Closed proycon closed 4 years ago
@martinreynaert TICCL-stats is currently not implemented in the pipeline yet I see, I suppose we want to use that instead of FoLiA-stats for plain text input, as you suggested?
@kosloot FoLiA-stats reports a wrong exit code here despite the error: 0 instead of non-zero... is it possible that FoLiA-txt might have a similar problem? The conversion might have failed for some reason and have gone undetected because of a wrong exit code?

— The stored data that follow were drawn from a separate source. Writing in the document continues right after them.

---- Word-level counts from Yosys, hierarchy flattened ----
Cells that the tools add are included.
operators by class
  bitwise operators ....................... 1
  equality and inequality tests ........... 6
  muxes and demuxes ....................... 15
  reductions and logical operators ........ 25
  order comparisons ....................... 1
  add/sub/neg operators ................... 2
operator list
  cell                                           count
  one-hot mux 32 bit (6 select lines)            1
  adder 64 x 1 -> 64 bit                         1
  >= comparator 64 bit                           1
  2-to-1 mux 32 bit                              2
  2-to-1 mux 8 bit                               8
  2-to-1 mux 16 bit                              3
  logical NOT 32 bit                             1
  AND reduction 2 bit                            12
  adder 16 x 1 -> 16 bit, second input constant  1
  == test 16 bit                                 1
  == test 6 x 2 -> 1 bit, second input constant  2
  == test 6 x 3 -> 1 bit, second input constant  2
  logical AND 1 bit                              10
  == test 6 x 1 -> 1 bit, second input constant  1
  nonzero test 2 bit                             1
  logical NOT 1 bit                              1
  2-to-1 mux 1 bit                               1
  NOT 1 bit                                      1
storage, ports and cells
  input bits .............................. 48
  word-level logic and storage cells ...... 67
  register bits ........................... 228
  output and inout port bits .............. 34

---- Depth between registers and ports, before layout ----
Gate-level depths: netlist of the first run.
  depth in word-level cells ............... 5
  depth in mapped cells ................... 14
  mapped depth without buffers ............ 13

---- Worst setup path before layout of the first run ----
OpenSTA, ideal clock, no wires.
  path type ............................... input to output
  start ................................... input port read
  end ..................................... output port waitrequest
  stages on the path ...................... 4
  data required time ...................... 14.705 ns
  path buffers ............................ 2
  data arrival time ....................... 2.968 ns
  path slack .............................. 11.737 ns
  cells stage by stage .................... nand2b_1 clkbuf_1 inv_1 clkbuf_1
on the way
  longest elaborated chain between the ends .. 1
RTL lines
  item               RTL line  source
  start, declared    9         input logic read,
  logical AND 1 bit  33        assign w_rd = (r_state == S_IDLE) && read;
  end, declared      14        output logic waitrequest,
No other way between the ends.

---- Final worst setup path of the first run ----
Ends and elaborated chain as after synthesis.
## src/rtl/frame_filler_pkg.sv

```systemverilog
// frame_filler_pkg
//   Shared definitions for the frame-filler command responder:
//   FSM state encoding, DRAM burst geometry and the byte-to-burst
//   address packing used by every engine that talks to the DRAM
//   request controller.
package frame_filler_pkg;

  typedef enum logic [1:0] {
    S_IDLE  = 2'd0,
    S_BEAT0 = 2'd1,
    S_BEAT1 = 2'd2
  } state_t;

  localparam int BURST_BYTES    = 32;   // one af entry covers 32 bytes
  localparam int BURST_LOG2     = $clog2(BURST_BYTES);
  localparam int BEATS          = 2;    // 128-bit wdf beats per burst
  localparam int PIX_BYTES_LOG2 = 2;    // 4 bytes per pixel (pad + RGB)

  // DRAM controller addresses 8-byte units; upper bits are reserved zero.
  function automatic logic [30:0] dram_addr(input logic [27:0] byte_addr);
    return {6'b0, byte_addr[27:3]};
  endfunction

endpackage

```

## src/rtl/frame_filler_if.sv

```systemverilog
// frame_filler_if
//   Groups the command handshake (FF_*) and the DRAM request
//   controller FIFO ports (af_*, wdf_*).
//   slave  : the frame filler (accepts commands, pushes bursts)
//   master : the environment (command processor + DRAM controller)
interface frame_filler_if;
  logic         FF_valid;
  logic [23:0]  FF_color;
  logic [31:0]  FF_frame;
  logic         FF_ready;
  logic         FF_done;
  logic         af_full;
  logic         wdf_full;
  logic [30:0]  af_addr_din;
  logic         af_wr_en;
  logic [127:0] wdf_din;
  logic [15:0]  wdf_mask_din;
  logic         wdf_wr_en;

  modport slave (
    input  FF_valid, FF_color, FF_frame, af_full, wdf_full,
    output FF_ready, FF_done, af_addr_din, af_wr_en,
           wdf_din, wdf_mask_din, wdf_wr_en
  );

  modport master (
    output FF_valid, FF_color, FF_frame, af_full, wdf_full,
    input  FF_ready, FF_done, af_addr_din, af_wr_en,
           wdf_din, wdf_mask_din, wdf_wr_en
  );
endinterface

```

## src/rtl/frame_filler_addr_gen.sv

```systemverilog
// frame_addr_gen
//   Walks the visible area of a frame one 8-pixel burst at a time.
//   Ports:
//     clk, rst      clock, synchronous active-low reset
//     i_clear       restart at burst (0,0)
//     i_advance     step to the next burst (row-major)
//     i_base        frame base, byte address bits [27:5]
//     o_byte_addr   byte address of the current burst
//     o_last        current burst is the final one of the frame
module frame_addr_gen
  import frame_filler_pkg::*;
#(
  parameter int H_PIXELS        = 800,
  parameter int V_PIXELS        = 600,
  parameter int ROW_STRIDE_LOG2 = 10
) (
  input  logic        clk,
  input  logic        rst,
  input  logic        i_clear,
  input  logic        i_advance,
  input  logic [22:0] i_base,
  output logic [27:0] o_byte_addr,
  output logic        o_last
);

  localparam int XN = H_PIXELS / 8;
  localparam int XW = $clog2(XN + 1);
  localparam int YW = $clog2(V_PIXELS + 1);
  localparam logic [XW-1:0] X_LAST = XW'(XN - 1);
  localparam logic [YW-1:0] Y_LAST = YW'(V_PIXELS - 1);

  logic [XW-1:0] r_x;
  logic [YW-1:0] r_y;
  logic [27:0]   w_base, w_y_off, w_x_off;

  always_ff @(posedge clk) begin
    if (!rst) begin
      r_x <= '0;
      r_y <= '0;
    end else if (i_clear) begin
      r_x <= '0;
      r_y <= '0;
    end else if (i_advance) begin
      if (r_x == X_LAST) begin
        r_x <= '0;
        r_y <= r_y + YW'(1);
      end else begin
        r_x <= r_x + XW'(1);
      end
    end
  end

  assign o_last = (r_x == X_LAST) && (r_y == Y_LAST);

  // Row pitch is a power of two, so both offsets are pure shifts.
  assign w_base      = 28'(i_base) << BURST_LOG2;
  assign w_y_off     = 28'(r_y) << (ROW_STRIDE_LOG2 + PIX_BYTES_LOG2);
  assign w_x_off     = 28'(r_x) << BURST_LOG2;
  assign o_byte_addr = w_base + w_y_off + w_x_off;

endmodule

```

## src/rtl/frame_filler.sv

```systemverilog
// frame_filler
//   Fills every visible pixel of a frame buffer with one colour.
//   Each 8-pixel burst is one af push plus two wdf pushes; FF_ready
//   stays low for the whole fill so the command stream stalls.
//   Ports:
//     clk   system clock
//     rst   synchronous active-low reset (aborts a fill in progress)
//     bus   frame_filler_if.slave: FF_* command handshake and
//           af/wdf FIFO push interface
module frame_filler
  import frame_filler_pkg::*;
#(
  parameter int H_PIXELS        = 800,
  parameter int V_PIXELS        = 600,
  parameter int ROW_STRIDE_LOG2 = 10
) (
  input  logic           clk,
  input  logic           rst,
  frame_filler_if.slave  bus
);

  state_t      r_state, w_state_nxt;
  logic [23:0] r_color;
  logic [22:0] r_frame;
  logic        r_done;

  logic        w_ready, w_af_wr, w_wdf_wr;
  logic        w_clear, w_adv, w_done_nxt, w_last;
  logic [27:0] w_byte_addr;
  logic        w_unused_frame;

  // Only bits [27:5] of the frame address select a burst.
  assign w_unused_frame = ^{bus.FF_frame[31:28], bus.FF_frame[4:0]};

  frame_addr_gen #(
    .H_PIXELS        (H_PIXELS),
    .V_PIXELS        (V_PIXELS),
    .ROW_STRIDE_LOG2 (ROW_STRIDE_LOG2)
  ) u_addr (
    .clk         (clk),
    .rst         (rst),
    .i_clear     (w_clear),
    .i_advance   (w_adv),
    .i_base      (r_frame),
    .o_byte_addr (w_byte_addr),
    .o_last      (w_last)
  );

  // Everything is qualified by rst so no push or ready leaks out while
  // reset is held, even before the state register has been cleared.
  always_comb begin
    w_state_nxt = r_state;
    w_ready     = 1'b0;
    w_af_wr     = 1'b0;
    w_wdf_wr    = 1'b0;
    w_clear     = 1'b0;
    w_adv       = 1'b0;
    w_done_nxt  = 1'b0;
    if (rst) begin
      case (r_state)
        S_IDLE: begin
          w_ready = 1'b1;
          if (bus.FF_valid) begin
            w_clear     = 1'b1;
            w_state_nxt = S_BEAT0;
          end
        end
        S_BEAT0: begin
          // Address and first data beat go together so the two FIFOs
          // never drift apart by more than the second beat.
          w_af_wr  = !bus.af_full && !bus.wdf_full;
          w_wdf_wr = w_af_wr;
          if (w_af_wr) w_state_nxt = S_BEAT1;
        end
        S_BEAT1: begin
          w_wdf_wr = !bus.wdf_full;
          if (w_wdf_wr) begin
            w_adv = 1'b1;
            if (w_last) begin
              w_done_nxt  = 1'b1;
              w_state_nxt = S_IDLE;
            end else begin
              w_state_nxt = S_BEAT0;
            end
          end
        end
        default: w_state_nxt = S_IDLE;
      endcase
    end
  end

  always_ff @(posedge clk) begin
    if (!rst) begin
      r_state <= S_IDLE;
      r_color <= '0;
      r_frame <= '0;
      r_done  <= 1'b0;
    end else begin
      r_state <= w_state_nxt;
      r_done  <= w_done_nxt;
      if (w_clear) begin
        r_color <= bus.FF_color;
        r_frame <= bus.FF_frame[27:5];
      end
    end
  end

  assign bus.FF_ready     = w_ready;
  assign bus.FF_done      = r_done;
  assign bus.af_wr_en     = w_af_wr;
  assign bus.wdf_wr_en    = w_wdf_wr;
  assign bus.af_addr_din  = dram_addr(w_byte_addr);
  assign bus.wdf_din      = {4{8'h00, r_color}};
  assign bus.wdf_mask_din = 16'h0000;

endmodule

```

## src/flat_wrapper.sv

```systemverilog
// flat-port wrapper written by rule: the top's interface ports become plain ports
module frame_filler_flat import frame_filler_pkg::*;
#(
  parameter int H_PIXELS        = 800,
  parameter int V_PIXELS        = 600,
  parameter int ROW_STRIDE_LOG2 = 10
)
  (clk, rst, bus_FF_valid, bus_FF_color, bus_FF_frame, bus_af_full, bus_wdf_full, bus_FF_ready, bus_FF_done, bus_af_addr_din, bus_af_wr_en, bus_wdf_din, bus_wdf_mask_din, bus_wdf_wr_en);
  frame_filler_if bus_i ();
  input  logic clk;
  input  logic rst;
  input wire logic [$bits(bus_i.FF_valid)-1:0] bus_FF_valid;
  input wire logic [$bits(bus_i.FF_color)-1:0] bus_FF_color;
  input wire logic [$bits(bus_i.FF_frame)-1:0] bus_FF_frame;
  input wire logic [$bits(bus_i.af_full)-1:0] bus_af_full;
  input wire logic [$bits(bus_i.wdf_full)-1:0] bus_wdf_full;
  output wire logic [$bits(bus_i.FF_ready)-1:0] bus_FF_ready;
  output wire logic [$bits(bus_i.FF_done)-1:0] bus_FF_done;
  output wire logic [$bits(bus_i.af_addr_din)-1:0] bus_af_addr_din;
  output wire logic [$bits(bus_i.af_wr_en)-1:0] bus_af_wr_en;
  output wire logic [$bits(bus_i.wdf_din)-1:0] bus_wdf_din;
  output wire logic [$bits(bus_i.wdf_mask_din)-1:0] bus_wdf_mask_din;
  output wire logic [$bits(bus_i.wdf_wr_en)-1:0] bus_wdf_wr_en;
  assign bus_i.FF_valid = bus_FF_valid;
  assign bus_i.FF_color = bus_FF_color;
  assign bus_i.FF_frame = bus_FF_frame;
  assign bus_i.af_full = bus_af_full;
  assign bus_i.wdf_full = bus_wdf_full;
  assign bus_FF_ready = bus_i.FF_ready;
  assign bus_FF_done = bus_i.FF_done;
  assign bus_af_addr_din = bus_i.af_addr_din;
  assign bus_af_wr_en = bus_i.af_wr_en;
  assign bus_wdf_din = bus_i.wdf_din;
  assign bus_wdf_mask_din = bus_i.wdf_mask_din;
  assign bus_wdf_wr_en = bus_i.wdf_wr_en;
  frame_filler #(.H_PIXELS(H_PIXELS), .V_PIXELS(V_PIXELS), .ROW_STRIDE_LOG2(ROW_STRIDE_LOG2)) u_core (.clk(clk), .rst(rst), .bus(bus_i));
endmodule
```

Great- @proycon now it works at least in a pipline: tesseract ->folia _>postproccesed folia ->txt My additional question :As for now, I can not use my own txt's which was tesseracted from pdf's outside the LaMachine , I would like to know wihch version of tesseract is included in Docker Image? I found tesseract 4.0 and up as a big improvement in quality thanks to LSTM networks. Are you using it in LaMachine already? Thanks
Dear Mathias,
The Tesseract version is documented at least in the 'hocr' files:
I search for them in the work/ directory in the following way:
$ du -a /var/www/webservices-lst/live/writable/piccl/projects/mre/MorsePDF/work
I am not planning to move to Tesseract 4.0 at this stage. As far as I read, that has not yet been trained on Fraktur a lot and a lot of what I do involves this older print. But we might look into perhaps providing both. You should be able to insert your own OCR-ed texts into the pipeline. Please state why this does not work.
One thing that puzzled me earlier: you seemed to have the ICDAR testdata as input. Now, as far as I know that were French and English texts. So, why do you use a Polish alphabet and lexicon?
Martin
The tesseract version in the image is 3.05.01-3 with data files for 3.04 as Martin reported. The reason is simple; that's the version the underlying Arch Linux packages are built for, which LaMachine in turn uses. When those packages are updated eventually, LaMachine follows automatically. (see also https://www.archlinux.org/packages/?sort=&q=tesseract)
(The default LaMachine base distribution might change from Arch to Debian in the future though, which tends to be more conservative)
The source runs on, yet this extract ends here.